It took at least six people to finally wrestle the animal to the ground, according to Windsor Fair Police Chief Todd Brackett. No one was seriously injured.
"The farmers brought him into the show and were spooked when some children ran up to the bull as it was being unloaded," Brackett said. "He broke free and headed up the midway."
About 6:30 p.m. the bull was being unloaded near the new show ring, built this summer diagonally across from the administration building. The animal ran in an easterly direction toward Route 32 and when it reached the pavement, ran down the concessions aisle.
The animal ran past the center gate where exhibitors were showing lawn mowers and all-terrain vehicles, and concession stands, bumper cars and other rides were sited. It was captured near the exhibition hall located near the race track.

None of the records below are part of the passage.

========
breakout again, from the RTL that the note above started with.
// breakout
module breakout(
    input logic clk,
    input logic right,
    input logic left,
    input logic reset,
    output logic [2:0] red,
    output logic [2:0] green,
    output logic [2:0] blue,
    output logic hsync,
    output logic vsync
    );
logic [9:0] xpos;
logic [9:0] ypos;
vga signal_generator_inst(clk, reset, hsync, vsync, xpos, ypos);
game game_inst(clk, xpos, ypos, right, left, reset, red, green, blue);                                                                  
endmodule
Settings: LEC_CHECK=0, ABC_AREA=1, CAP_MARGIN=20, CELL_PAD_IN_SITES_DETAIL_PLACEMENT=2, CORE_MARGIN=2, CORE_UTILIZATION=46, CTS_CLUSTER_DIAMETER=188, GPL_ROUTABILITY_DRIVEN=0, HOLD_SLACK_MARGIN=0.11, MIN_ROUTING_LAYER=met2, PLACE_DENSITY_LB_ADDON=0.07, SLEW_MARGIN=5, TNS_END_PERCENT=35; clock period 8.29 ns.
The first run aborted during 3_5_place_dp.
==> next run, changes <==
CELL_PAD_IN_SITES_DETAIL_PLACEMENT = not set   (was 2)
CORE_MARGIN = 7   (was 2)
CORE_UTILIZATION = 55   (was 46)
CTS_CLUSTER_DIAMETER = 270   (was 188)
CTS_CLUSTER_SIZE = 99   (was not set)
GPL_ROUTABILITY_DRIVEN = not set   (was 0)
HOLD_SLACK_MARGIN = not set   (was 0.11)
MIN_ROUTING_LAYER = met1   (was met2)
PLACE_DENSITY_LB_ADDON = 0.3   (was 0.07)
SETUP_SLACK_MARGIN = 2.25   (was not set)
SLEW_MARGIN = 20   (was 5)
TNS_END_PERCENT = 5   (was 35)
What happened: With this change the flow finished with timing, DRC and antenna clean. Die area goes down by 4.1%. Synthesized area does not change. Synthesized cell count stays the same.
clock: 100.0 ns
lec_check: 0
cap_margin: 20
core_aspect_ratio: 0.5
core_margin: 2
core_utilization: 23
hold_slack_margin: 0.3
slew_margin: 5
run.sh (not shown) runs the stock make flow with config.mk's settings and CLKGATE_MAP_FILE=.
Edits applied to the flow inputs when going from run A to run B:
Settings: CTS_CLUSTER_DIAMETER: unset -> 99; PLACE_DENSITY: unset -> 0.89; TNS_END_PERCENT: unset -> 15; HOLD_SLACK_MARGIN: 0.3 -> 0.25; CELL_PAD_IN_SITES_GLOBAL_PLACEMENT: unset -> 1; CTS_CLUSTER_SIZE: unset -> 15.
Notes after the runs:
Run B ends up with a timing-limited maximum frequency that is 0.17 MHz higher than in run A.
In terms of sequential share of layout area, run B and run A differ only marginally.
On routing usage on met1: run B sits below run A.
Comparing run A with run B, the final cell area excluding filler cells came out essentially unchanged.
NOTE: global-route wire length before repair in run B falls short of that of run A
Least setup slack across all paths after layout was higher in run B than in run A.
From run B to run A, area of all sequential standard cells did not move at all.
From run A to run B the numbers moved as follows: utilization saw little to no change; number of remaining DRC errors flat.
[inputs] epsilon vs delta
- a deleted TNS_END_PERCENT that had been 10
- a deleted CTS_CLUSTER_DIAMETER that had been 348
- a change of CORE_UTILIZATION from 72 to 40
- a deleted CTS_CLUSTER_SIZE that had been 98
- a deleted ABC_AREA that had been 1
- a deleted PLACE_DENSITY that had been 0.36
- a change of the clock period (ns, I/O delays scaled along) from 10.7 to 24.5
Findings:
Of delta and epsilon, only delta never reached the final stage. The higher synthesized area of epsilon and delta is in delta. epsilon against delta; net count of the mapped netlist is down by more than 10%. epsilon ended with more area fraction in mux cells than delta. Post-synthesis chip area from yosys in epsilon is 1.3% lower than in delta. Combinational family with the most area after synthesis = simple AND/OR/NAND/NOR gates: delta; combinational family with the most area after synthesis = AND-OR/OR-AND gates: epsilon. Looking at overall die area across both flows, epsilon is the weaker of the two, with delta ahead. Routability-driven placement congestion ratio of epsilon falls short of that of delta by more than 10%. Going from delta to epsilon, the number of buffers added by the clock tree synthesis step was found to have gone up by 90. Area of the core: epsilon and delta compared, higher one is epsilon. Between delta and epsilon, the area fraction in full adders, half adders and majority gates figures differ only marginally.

Brackett said a few people were knocked down, but no one was seriously hurt.
"When it came off the trailer, there were two officers standing about 75 feet away," Brackett said. "They were there to radio to other police."
Three officers, two staff members, the owner of the bull and several other people contained the animal, Brackett said.
Owner Kevin Woolam of Richmond thanked police Tuesday for their "honest efforts" and said he felt blessed that no one was injured seriously.
"A couple guys who didn't know what they were doing got their clocks cleaned," he said.
George Hutchins, who retired a couple years ago as police chief in Damariscotta was taken to a nearby hospital after being treated and released for a knee injury.
"George did a great job," Brackett said. "He put himself between the bull and the crowd and the bull chose him."
A halter was attached, but was pulled off when somebody grabbed it on the side of the animal's head. It also had a temporary nose lead.
Woolam, owner of Four Corners Farm in Richmond, said that while unloading the year old bull, it "totally flipped out when he saw everything at the fair."
"I guess he is not a big fan of the fair," he said.
Woolam said he had been showing animals for 28 years and Tuesday was the first time one had gotten loose. He said the Windsor and Fryeburg fairs are sort of a warmup for the Eastern States Exposition in West Springfield, Mass.
"It usually happens to someone every year, but this is my first one," he said. "I've already gotten a ribbing from the rest of the exhibitors."